ASSIGNMENT.
Return each line of the listing that follows in which the string "BankWordDecoder" can be found.

MATERIAL PROVIDED.
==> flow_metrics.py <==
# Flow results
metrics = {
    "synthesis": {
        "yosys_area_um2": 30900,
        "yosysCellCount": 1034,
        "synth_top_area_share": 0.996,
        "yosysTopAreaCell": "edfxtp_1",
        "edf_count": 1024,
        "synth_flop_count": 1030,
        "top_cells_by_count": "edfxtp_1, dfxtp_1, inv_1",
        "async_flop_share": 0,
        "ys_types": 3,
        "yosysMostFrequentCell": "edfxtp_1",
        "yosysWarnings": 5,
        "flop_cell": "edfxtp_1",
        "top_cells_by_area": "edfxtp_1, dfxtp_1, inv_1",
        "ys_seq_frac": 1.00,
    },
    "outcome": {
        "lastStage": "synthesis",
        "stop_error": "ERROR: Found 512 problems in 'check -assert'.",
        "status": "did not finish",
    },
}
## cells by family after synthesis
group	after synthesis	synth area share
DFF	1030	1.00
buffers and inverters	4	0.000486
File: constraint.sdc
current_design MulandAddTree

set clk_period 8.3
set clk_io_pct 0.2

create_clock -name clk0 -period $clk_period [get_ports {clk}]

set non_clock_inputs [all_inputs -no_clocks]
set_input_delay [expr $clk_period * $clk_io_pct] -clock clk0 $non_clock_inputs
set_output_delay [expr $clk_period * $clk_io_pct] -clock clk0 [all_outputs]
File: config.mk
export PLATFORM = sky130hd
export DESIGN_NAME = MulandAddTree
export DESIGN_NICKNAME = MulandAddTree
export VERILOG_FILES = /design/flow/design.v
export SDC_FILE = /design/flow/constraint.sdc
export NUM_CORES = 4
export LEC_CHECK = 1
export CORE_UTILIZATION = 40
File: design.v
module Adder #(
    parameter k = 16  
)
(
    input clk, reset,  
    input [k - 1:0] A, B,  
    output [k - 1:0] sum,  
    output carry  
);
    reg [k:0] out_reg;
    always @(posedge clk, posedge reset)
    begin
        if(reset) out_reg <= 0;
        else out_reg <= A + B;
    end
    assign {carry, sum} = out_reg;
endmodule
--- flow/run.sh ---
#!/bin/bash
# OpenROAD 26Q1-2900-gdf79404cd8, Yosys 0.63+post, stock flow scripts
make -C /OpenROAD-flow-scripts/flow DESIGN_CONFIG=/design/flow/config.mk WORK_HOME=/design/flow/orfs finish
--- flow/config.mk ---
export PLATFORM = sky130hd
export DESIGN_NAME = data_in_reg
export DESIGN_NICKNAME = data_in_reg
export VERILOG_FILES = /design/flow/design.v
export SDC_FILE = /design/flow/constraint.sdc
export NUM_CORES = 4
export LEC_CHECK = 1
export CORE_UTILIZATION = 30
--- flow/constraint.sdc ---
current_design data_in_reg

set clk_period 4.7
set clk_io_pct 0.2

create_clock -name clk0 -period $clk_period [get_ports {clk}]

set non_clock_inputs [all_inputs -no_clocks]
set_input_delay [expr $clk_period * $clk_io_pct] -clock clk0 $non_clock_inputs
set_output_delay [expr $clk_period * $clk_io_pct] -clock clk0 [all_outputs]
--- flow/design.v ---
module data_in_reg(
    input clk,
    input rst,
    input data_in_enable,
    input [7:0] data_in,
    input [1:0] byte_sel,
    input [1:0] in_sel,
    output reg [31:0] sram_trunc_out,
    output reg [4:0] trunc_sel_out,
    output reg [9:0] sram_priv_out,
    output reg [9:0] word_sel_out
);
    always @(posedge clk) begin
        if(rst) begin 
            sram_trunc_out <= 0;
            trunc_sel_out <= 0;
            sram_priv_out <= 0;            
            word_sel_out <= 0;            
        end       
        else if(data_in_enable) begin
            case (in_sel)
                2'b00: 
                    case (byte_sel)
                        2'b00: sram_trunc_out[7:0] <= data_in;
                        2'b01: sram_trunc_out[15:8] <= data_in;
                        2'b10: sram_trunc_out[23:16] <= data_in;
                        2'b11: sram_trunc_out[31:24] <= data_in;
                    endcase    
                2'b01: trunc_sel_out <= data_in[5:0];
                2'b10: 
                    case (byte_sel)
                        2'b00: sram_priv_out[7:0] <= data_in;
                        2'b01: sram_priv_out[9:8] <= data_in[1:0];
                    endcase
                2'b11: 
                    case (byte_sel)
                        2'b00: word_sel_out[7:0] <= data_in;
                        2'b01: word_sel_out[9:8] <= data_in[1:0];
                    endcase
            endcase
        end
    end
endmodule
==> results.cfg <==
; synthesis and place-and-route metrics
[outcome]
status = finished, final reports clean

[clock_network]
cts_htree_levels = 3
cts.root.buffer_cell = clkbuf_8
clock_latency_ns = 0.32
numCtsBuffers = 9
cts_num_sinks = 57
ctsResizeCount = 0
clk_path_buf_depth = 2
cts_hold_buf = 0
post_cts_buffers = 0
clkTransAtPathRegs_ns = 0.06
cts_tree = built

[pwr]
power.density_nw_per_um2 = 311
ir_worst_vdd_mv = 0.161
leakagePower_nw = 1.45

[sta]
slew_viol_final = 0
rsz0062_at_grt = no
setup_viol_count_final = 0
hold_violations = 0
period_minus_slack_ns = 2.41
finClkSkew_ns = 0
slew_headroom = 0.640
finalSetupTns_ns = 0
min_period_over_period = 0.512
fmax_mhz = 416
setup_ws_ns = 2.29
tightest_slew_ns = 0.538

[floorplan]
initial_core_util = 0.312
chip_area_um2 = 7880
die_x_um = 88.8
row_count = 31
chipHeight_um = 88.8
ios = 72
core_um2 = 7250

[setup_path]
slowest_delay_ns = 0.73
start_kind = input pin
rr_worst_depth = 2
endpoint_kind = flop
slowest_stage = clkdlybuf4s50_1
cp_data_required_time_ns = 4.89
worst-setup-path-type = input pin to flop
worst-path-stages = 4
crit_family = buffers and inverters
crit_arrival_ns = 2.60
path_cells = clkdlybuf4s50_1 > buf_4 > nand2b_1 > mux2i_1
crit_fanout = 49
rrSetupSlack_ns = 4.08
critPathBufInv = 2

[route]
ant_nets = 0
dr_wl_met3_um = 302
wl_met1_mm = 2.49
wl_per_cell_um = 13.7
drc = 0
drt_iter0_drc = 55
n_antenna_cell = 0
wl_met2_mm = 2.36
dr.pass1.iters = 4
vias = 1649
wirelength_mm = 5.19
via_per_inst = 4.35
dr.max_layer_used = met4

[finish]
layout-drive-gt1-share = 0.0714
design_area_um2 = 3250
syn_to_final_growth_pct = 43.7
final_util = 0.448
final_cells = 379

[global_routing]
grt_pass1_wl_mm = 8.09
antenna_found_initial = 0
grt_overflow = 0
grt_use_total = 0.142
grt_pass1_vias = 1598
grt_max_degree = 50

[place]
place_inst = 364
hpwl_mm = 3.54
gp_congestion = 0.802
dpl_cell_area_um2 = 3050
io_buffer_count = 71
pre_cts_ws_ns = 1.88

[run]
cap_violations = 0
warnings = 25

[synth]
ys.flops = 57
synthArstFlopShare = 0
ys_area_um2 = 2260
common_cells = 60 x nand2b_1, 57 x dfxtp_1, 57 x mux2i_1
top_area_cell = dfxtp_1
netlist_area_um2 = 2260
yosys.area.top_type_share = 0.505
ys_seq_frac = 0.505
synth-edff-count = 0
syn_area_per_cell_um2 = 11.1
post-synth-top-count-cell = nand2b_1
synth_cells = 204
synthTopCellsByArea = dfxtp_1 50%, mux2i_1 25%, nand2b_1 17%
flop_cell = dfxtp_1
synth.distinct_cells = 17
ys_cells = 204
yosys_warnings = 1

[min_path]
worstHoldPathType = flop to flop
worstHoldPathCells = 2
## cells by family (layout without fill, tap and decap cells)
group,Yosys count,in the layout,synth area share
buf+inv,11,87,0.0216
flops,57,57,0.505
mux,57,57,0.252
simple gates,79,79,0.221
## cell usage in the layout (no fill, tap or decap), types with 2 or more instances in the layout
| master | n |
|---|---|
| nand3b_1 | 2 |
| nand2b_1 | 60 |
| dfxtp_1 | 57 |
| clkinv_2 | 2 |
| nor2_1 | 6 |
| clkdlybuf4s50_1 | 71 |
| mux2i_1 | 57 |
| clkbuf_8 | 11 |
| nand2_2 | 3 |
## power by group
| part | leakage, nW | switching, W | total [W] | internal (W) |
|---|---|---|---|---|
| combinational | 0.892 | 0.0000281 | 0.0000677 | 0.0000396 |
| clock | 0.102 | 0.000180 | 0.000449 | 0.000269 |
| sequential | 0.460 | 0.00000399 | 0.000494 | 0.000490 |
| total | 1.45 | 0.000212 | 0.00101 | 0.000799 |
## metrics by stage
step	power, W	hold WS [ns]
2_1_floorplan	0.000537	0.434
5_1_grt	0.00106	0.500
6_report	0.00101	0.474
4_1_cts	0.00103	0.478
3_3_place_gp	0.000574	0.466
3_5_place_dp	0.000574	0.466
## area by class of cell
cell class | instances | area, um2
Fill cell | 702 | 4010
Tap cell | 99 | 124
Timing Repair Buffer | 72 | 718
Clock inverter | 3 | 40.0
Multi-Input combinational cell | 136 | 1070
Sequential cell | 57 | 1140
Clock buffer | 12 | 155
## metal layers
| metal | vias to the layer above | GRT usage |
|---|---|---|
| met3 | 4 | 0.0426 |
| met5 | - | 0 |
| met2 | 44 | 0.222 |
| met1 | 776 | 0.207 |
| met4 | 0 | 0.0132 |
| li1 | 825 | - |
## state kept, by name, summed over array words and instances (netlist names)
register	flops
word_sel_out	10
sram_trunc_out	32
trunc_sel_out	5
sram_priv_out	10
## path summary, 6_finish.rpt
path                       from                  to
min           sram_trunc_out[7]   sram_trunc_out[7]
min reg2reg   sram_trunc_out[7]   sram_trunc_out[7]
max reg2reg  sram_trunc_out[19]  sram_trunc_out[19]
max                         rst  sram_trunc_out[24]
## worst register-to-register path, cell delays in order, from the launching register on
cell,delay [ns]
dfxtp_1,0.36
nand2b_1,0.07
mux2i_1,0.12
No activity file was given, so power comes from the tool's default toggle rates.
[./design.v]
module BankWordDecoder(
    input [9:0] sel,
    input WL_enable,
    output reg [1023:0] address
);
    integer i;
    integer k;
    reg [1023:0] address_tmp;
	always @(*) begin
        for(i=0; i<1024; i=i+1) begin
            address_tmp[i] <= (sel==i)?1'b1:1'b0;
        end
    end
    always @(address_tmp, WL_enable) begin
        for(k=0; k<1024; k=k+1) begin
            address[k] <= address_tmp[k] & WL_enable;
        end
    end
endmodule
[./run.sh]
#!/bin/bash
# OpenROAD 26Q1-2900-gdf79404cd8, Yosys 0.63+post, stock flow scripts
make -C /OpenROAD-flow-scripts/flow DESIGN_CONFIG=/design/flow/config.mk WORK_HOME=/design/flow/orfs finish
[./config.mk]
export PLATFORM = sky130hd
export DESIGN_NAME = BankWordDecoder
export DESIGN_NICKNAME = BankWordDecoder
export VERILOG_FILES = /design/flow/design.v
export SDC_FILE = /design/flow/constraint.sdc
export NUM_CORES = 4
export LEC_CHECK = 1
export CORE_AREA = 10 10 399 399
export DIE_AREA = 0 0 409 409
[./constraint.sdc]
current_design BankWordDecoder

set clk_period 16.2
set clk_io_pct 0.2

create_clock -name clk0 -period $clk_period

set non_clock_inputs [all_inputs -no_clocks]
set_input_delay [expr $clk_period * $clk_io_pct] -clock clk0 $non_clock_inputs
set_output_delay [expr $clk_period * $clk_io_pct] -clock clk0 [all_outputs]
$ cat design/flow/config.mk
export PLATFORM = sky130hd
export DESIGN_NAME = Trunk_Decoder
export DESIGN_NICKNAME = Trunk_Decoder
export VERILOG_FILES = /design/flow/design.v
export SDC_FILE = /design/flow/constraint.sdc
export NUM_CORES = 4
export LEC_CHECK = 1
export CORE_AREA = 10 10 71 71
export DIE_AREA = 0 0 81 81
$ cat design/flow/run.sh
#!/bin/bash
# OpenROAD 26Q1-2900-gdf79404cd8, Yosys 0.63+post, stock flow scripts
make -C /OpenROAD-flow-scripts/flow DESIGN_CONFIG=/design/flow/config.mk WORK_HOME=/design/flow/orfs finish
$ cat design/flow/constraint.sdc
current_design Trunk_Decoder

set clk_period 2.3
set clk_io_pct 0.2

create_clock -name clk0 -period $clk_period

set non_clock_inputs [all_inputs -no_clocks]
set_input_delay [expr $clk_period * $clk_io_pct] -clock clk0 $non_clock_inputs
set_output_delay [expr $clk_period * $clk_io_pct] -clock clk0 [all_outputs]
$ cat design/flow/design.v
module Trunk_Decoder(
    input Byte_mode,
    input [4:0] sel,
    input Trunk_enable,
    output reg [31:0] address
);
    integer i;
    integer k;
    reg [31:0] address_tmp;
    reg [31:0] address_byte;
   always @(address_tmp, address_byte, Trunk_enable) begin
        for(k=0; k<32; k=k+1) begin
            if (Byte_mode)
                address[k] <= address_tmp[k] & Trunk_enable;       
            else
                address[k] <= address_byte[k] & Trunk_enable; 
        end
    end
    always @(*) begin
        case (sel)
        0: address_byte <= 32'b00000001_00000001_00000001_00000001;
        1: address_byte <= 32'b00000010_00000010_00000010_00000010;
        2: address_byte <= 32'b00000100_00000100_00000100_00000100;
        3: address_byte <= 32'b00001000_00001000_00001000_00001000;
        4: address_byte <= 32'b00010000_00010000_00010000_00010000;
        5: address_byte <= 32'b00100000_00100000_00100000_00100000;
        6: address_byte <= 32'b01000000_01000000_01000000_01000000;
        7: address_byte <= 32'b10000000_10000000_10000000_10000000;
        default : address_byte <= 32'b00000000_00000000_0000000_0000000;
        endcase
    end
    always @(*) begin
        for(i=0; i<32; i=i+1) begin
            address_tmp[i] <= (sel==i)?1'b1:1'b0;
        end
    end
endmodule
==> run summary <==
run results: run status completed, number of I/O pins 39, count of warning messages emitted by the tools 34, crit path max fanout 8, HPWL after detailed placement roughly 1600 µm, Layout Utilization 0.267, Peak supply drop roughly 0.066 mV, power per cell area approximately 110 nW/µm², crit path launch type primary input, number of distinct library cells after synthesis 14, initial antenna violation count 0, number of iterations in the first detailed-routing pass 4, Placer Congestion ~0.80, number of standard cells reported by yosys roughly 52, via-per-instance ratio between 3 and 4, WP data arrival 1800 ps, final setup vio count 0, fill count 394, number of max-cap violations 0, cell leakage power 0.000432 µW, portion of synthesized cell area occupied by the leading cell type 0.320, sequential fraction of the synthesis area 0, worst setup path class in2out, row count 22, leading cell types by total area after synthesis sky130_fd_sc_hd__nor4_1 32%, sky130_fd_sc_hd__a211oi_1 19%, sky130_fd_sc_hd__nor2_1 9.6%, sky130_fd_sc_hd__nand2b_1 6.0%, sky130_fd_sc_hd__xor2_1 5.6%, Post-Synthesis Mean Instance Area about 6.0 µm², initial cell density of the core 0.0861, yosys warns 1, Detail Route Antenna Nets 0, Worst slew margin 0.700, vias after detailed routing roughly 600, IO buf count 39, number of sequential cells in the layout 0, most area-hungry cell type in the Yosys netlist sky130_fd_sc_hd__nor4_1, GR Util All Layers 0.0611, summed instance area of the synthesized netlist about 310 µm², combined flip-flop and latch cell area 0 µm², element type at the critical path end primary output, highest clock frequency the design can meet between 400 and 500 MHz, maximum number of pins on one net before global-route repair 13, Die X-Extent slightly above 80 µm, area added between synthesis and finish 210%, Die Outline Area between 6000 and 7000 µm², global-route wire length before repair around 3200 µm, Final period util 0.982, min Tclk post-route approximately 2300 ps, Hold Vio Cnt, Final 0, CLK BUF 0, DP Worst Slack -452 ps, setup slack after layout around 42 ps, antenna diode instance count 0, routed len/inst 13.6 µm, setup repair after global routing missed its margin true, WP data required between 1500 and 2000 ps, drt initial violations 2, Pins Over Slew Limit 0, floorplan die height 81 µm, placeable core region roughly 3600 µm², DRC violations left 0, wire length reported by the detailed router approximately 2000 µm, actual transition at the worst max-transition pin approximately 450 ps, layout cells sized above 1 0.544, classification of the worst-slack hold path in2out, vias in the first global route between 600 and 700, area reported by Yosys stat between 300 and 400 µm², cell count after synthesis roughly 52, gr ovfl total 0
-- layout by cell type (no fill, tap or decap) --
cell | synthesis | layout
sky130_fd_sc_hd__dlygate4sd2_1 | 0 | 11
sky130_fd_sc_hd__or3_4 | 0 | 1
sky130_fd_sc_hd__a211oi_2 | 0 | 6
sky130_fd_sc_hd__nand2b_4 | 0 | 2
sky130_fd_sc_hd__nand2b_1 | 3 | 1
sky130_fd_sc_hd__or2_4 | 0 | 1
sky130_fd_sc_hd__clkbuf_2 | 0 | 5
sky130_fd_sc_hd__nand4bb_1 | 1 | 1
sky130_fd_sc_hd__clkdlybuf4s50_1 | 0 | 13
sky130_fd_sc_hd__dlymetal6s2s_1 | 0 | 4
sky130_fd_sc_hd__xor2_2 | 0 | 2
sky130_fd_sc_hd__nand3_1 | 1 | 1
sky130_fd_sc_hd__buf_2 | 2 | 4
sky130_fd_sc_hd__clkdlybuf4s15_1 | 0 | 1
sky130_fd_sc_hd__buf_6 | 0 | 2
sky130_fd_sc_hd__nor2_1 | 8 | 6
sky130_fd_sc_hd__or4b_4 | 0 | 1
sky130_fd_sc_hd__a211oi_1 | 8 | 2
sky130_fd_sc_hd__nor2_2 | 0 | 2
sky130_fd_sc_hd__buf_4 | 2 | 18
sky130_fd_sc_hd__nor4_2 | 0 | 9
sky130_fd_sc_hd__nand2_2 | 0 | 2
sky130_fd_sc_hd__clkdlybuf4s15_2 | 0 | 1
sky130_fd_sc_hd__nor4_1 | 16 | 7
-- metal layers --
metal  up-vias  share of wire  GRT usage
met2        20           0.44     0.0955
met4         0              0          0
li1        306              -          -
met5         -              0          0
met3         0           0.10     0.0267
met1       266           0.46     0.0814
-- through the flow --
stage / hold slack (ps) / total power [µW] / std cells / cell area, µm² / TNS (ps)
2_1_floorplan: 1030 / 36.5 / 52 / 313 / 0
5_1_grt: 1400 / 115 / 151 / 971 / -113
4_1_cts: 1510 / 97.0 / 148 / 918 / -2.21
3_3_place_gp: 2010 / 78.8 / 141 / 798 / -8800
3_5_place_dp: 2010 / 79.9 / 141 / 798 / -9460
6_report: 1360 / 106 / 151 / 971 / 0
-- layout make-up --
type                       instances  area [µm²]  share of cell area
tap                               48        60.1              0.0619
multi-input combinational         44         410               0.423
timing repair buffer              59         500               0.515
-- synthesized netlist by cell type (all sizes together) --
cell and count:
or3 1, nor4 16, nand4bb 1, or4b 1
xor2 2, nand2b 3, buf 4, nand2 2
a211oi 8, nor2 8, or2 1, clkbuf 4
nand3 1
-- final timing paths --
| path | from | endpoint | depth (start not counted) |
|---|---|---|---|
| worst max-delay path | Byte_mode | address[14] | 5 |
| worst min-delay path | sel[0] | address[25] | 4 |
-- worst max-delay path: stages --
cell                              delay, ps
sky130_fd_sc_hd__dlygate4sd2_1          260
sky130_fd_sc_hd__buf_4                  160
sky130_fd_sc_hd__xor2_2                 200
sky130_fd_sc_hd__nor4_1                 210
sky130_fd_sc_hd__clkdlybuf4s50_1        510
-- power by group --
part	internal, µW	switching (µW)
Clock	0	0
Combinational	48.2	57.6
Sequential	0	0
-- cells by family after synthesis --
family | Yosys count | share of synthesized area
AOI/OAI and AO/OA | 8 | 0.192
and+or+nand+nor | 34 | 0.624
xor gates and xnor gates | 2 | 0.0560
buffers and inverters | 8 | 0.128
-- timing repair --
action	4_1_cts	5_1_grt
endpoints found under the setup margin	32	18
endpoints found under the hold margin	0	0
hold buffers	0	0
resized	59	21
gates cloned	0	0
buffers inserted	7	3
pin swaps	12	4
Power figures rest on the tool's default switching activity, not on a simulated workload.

COMPLETED EXERCISE.
module BankWordDecoder(
export DESIGN_NAME = BankWordDecoder
export DESIGN_NICKNAME = BankWordDecoder
current_design BankWordDecoder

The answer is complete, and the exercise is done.